Machine Learning – Bias and Variance of a Decision Tree for Classification Explained

bias-variance tradeoffcartmachine learning

There are lot of discussion about bagging and boosting in the context of decision trees and how Random Forest and other methods helps to tackle bias and variance. But how exactly can I measure bias and variance in a decision tree ? If I am performing a k-fold cross validation, similar to a least squares regression can I calculate Bias and Variance ? I see many packages allows the user to input a parameter for folds in a Random Forest algorithm. Is the output of cross validation (which will be a confusion matrix) be used to create a bias and variance metric of some sort ? Can you please explain the bias and variance in the context of a binary classification using decision tree and how cross validation helps ?

Best Answer

There is nothing special about estimating bias and variance in ensemble methods (whether bagging or boosting). It is just like estimating them for any other supervised learner.

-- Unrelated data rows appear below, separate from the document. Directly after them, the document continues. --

**src/rtl/ultrasonic_ranger_if.sv**
```systemverilog
// Signal bundle between the ultrasonic ranger and its user: sweep control, sensor pins and the
// published per-channel results.
interface ultrasonic_ranger_if #(
  parameter int NUM_CH = 2,
  parameter int W      = 16
);
  localparam int CHW = (NUM_CH > 1) ? $clog2(NUM_CH) : 1;

  logic              start;
  logic              cont;
  logic [W-1:0]      near_thresh;
  logic [NUM_CH-1:0] echo;
  logic [NUM_CH-1:0] trigger;
  logic              busy;
  logic              valid;
  logic [CHW-1:0]    ch_id;
  logic [W-1:0]      echo_us;
  logic              timeout;
  logic [NUM_CH-1:0] near;

  modport master (
    output start, cont, near_thresh, echo,
    input  trigger, busy, valid, ch_id, echo_us, timeout, near
  );

  modport slave (
    input  start, cont, near_thresh, echo,
    output trigger, busy, valid, ch_id, echo_us, timeout, near
  );
endinterface

```
**src/rtl/ultrasonic_ranger.sv**
```systemverilog
// Multi-channel ultrasonic range controller: triggers each sensor in turn, times its echo in
// microseconds and publishes one result (with timeout and near flag) per channel.
module ultrasonic_ranger #(
  parameter int TICK_DIV   = 50,
  parameter int NUM_CH     = 2,
  parameter int TRIG_US    = 10,
  parameter int TIMEOUT_US = 30000,
  parameter int HOLDOFF_US = 60000,
  parameter int W          = 16
) (
  input logic                clk,
  input logic                rst,
  ultrasonic_ranger_if.slave bus
);
  localparam int CHW   = (NUM_CH > 1) ? $clog2(NUM_CH) : 1;
  localparam int PW    = (TICK_DIV > 1) ? $clog2(TICK_DIV) : 1;
  localparam int TMAX0 = (TRIG_US > TIMEOUT_US) ? TRIG_US : TIMEOUT_US;
  localparam int TMAX  = (TMAX0 > HOLDOFF_US) ? TMAX0 : HOLDOFF_US;
  localparam int TW    = $clog2(TMAX + 1);

  localparam logic [PW-1:0]  PRESC_LAST = PW'(TICK_DIV - 1);
  localparam logic [TW-1:0]  TRIG_LAST  = TW'(TRIG_US - 1);
  localparam logic [TW-1:0]  WAIT_LAST  = TW'(TIMEOUT_US - 1);
  localparam logic [TW-1:0]  HOLD_LAST  = TW'(HOLDOFF_US - 1);
  localparam logic [W-1:0]   MEAS_LAST  = W'(TIMEOUT_US - 1);
  localparam logic [W-1:0]   SAT        = {W{1'b1}};
  localparam logic [CHW-1:0] CH_LAST    = CHW'(NUM_CH - 1);

  typedef enum logic [2:0] {S_IDLE, S_TRIG, S_WAIT_RISE, S_MEAS, S_HOLD} state_e;

  function automatic logic [W-1:0] sat_inc(input logic [W-1:0] v);
    return (v == SAT) ? v : v + 1'b1;
  endfunction

  function automatic logic near_hit(input logic [W-1:0] us, input logic to,
                                    input logic [W-1:0] thr);
    return !to && (us < thr);
  endfunction

  state_e            state_q;
  logic [NUM_CH-1:0] sync1_q, sync2_q;
  logic [PW-1:0]     presc_q;
  logic [TW-1:0]     tcnt_q;
  logic [W-1:0]      meas_q;
  logic [CHW-1:0]    ch_q;
  logic [NUM_CH-1:0] trigger_q;
  logic              valid_q;
  logic [CHW-1:0]    ch_id_q;
  logic [W-1:0]      echo_us_q;
  logic              timeout_q;
  logic [NUM_CH-1:0] near_q;

  logic tick;
  logic echo_act;

  assign tick     = (presc_q == PRESC_LAST);
  assign echo_act = sync2_q[ch_q];

  always_ff @(posedge clk or posedge rst) begin
    if (rst) begin
      sync1_q <= '0;
      sync2_q <= '0;
    end else begin
      sync1_q <= bus.echo;
      sync2_q <= sync1_q;
    end
  end

  // Every state transition clears the prescaler and the microsecond counter.
  always_ff @(posedge clk or posedge rst) begin
    if (rst) begin
      state_q   <= S_IDLE;
      presc_q   <= '0;
      tcnt_q    <= '0;
      meas_q    <= '0;
      ch_q      <= '0;
      trigger_q <= '0;
      valid_q   <= 1'b0;
      ch_id_q   <= '0;
      echo_us_q <= '0;
      timeout_q <= 1'b0;
      near_q    <= '0;
    end else begin
      valid_q <= 1'b0;
      presc_q <= tick ? '0 : presc_q + 1'b1;
      if (tick) tcnt_q <= tcnt_q + 1'b1;
      case (state_q)
        S_IDLE: begin
          if (bus.start) begin
            state_q   <= S_TRIG;
            ch_q      <= '0;
            trigger_q <= NUM_CH'(1);
            presc_q   <= '0;
            tcnt_q    <= '0;
          end
        end
        S_TRIG: begin
          if (tick && tcnt_q == TRIG_LAST) begin
            state_q   <= S_WAIT_RISE;
            trigger_q <= '0;
            presc_q   <= '0;
            tcnt_q    <= '0;
          end
        end
        S_WAIT_RISE: begin
          if (echo_act) begin
            state_q <= S_MEAS;
            meas_q  <= '0;
            presc_q <= '0;
            tcnt_q  <= '0;
          end else if (tick && tcnt_q == WAIT_LAST) begin
            valid_q        <= 1'b1;
            ch_id_q        <= ch_q;
            echo_us_q      <= SAT;
            timeout_q      <= 1'b1;
            near_q[ch_q]   <= 1'b0;
            state_q        <= S_HOLD;
            presc_q        <= '0;
            tcnt_q         <= '0;
          end
        end
        S_MEAS: begin
          // A falling edge in the same cycle as the timeout tick still counts as a measurement.
          if (!echo_act) begin
            valid_q      <= 1'b1;
            ch_id_q      <= ch_q;
            echo_us_q    <= meas_q;
            timeout_q    <= 1'b0;
            near_q[ch_q] <= near_hit(meas_q, 1'b0, bus.near_thresh);
            state_q      <= S_HOLD;
            presc_q      <= '0;
            tcnt_q       <= '0;
          end else if (tick && meas_q == MEAS_LAST) begin
            valid_q      <= 1'b1;
            ch_id_q      <= ch_q;
            echo_us_q    <= SAT;
            timeout_q    <= 1'b1;
            near_q[ch_q] <= 1'b0;
            state_q      <= S_HOLD;
            presc_q      <= '0;
            tcnt_q       <= '0;
          end else if (tick) begin
            meas_q <= sat_inc(meas_q);
          end
        end
        S_HOLD: begin
          if (tick && tcnt_q == HOLD_LAST) begin
            presc_q <= '0;
            tcnt_q  <= '0;
            if (ch_q != CH_LAST) begin
              state_q   <= S_TRIG;
              ch_q      <= ch_q + 1'b1;
              trigger_q <= NUM_CH'(1) << (ch_q + 1'b1);
            end else if (bus.cont) begin
              state_q   <= S_TRIG;
              ch_q      <= '0;
              trigger_q <= NUM_CH'(1);
            end else begin
              state_q <= S_IDLE;
            end
          end
        end
        default: begin
          state_q   <= S_IDLE;
          trigger_q <= '0;
        end
      endcase
    end
  end

  assign bus.trigger = trigger_q;
  assign bus.busy    = (state_q != S_IDLE);
  assign bus.valid   = valid_q;
  assign bus.ch_id   = ch_id_q;
  assign bus.echo_us = echo_us_q;
  assign bus.timeout = timeout_q;
  assign bus.near    = near_q;

endmodule

```
**src/flat_wrapper.sv**
```systemverilog
// flat-port wrapper written by rule: the top's interface ports become plain ports
module ultrasonic_ranger_flat 
#(
  parameter int TICK_DIV   = 50,
  parameter int NUM_CH     = 2,
  parameter int TRIG_US    = 10,
  parameter int TIMEOUT_US = 30000,
  parameter int HOLDOFF_US = 60000,
  parameter int W          = 16
)
  (clk, rst, bus_start, bus_cont, bus_near_thresh, bus_echo, bus_trigger, bus_busy, bus_valid, bus_ch_id, bus_echo_us, bus_timeout, bus_near);
  ultrasonic_ranger_if #(.NUM_CH(NUM_CH), .W(W)) bus_i ();
  input logic clk;
  input logic rst;
  input wire logic [$bits(bus_i.start)-1:0] bus_start;
  input wire logic [$bits(bus_i.cont)-1:0] bus_cont;
  input wire logic [$bits(bus_i.near_thresh)-1:0] bus_near_thresh;
  input wire logic [$bits(bus_i.echo)-1:0] bus_echo;
  output wire logic [$bits(bus_i.trigger)-1:0] bus_trigger;
  output wire logic [$bits(bus_i.busy)-1:0] bus_busy;
  output wire logic [$bits(bus_i.valid)-1:0] bus_valid;
  output wire logic [$bits(bus_i.ch_id)-1:0] bus_ch_id;
  output wire logic [$bits(bus_i.echo_us)-1:0] bus_echo_us;
  output wire logic [$bits(bus_i.timeout)-1:0] bus_timeout;
  output wire logic [$bits(bus_i.near)-1:0] bus_near;
  assign bus_i.start = bus_start;
  assign bus_i.cont = bus_cont;
  assign bus_i.near_thresh = bus_near_thresh;
  assign bus_i.echo = bus_echo;
  assign bus_trigger = bus_i.trigger;
  assign bus_busy = bus_i.busy;
  assign bus_valid = bus_i.valid;
  assign bus_ch_id = bus_i.ch_id;
  assign bus_echo_us = bus_i.echo_us;
  assign bus_timeout = bus_i.timeout;
  assign bus_near = bus_i.near;
  ultrasonic_ranger #(.TICK_DIV(TICK_DIV), .NUM_CH(NUM_CH), .TRIG_US(TRIG_US), .TIMEOUT_US(TIMEOUT_US), .HOLDOFF_US(HOLDOFF_US), .W(W)) u_core (.clk(clk), .rst(rst), .bus(bus_i));
endmodule
```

To estimate bias you start by assuming a fixed theoretical limit of accuracy, aka Bayesian Risk. Let's say this limit corresponds to 100% accuracy. Then you calculate the training error. The difference between the accuracy on training data and the the best achievable accuracy is an estimate of the bias. For example, if you get an 80% accuracy, then you have a bias problem.

Afterwards you calculate the accuracy on a test set that you kept aside (i.e. you didn't train on). The difference between training error/accuracy and the test error/accuracy is an estimate of variance.

More accurate estimates of the variance can be computed using k-fold cross validation.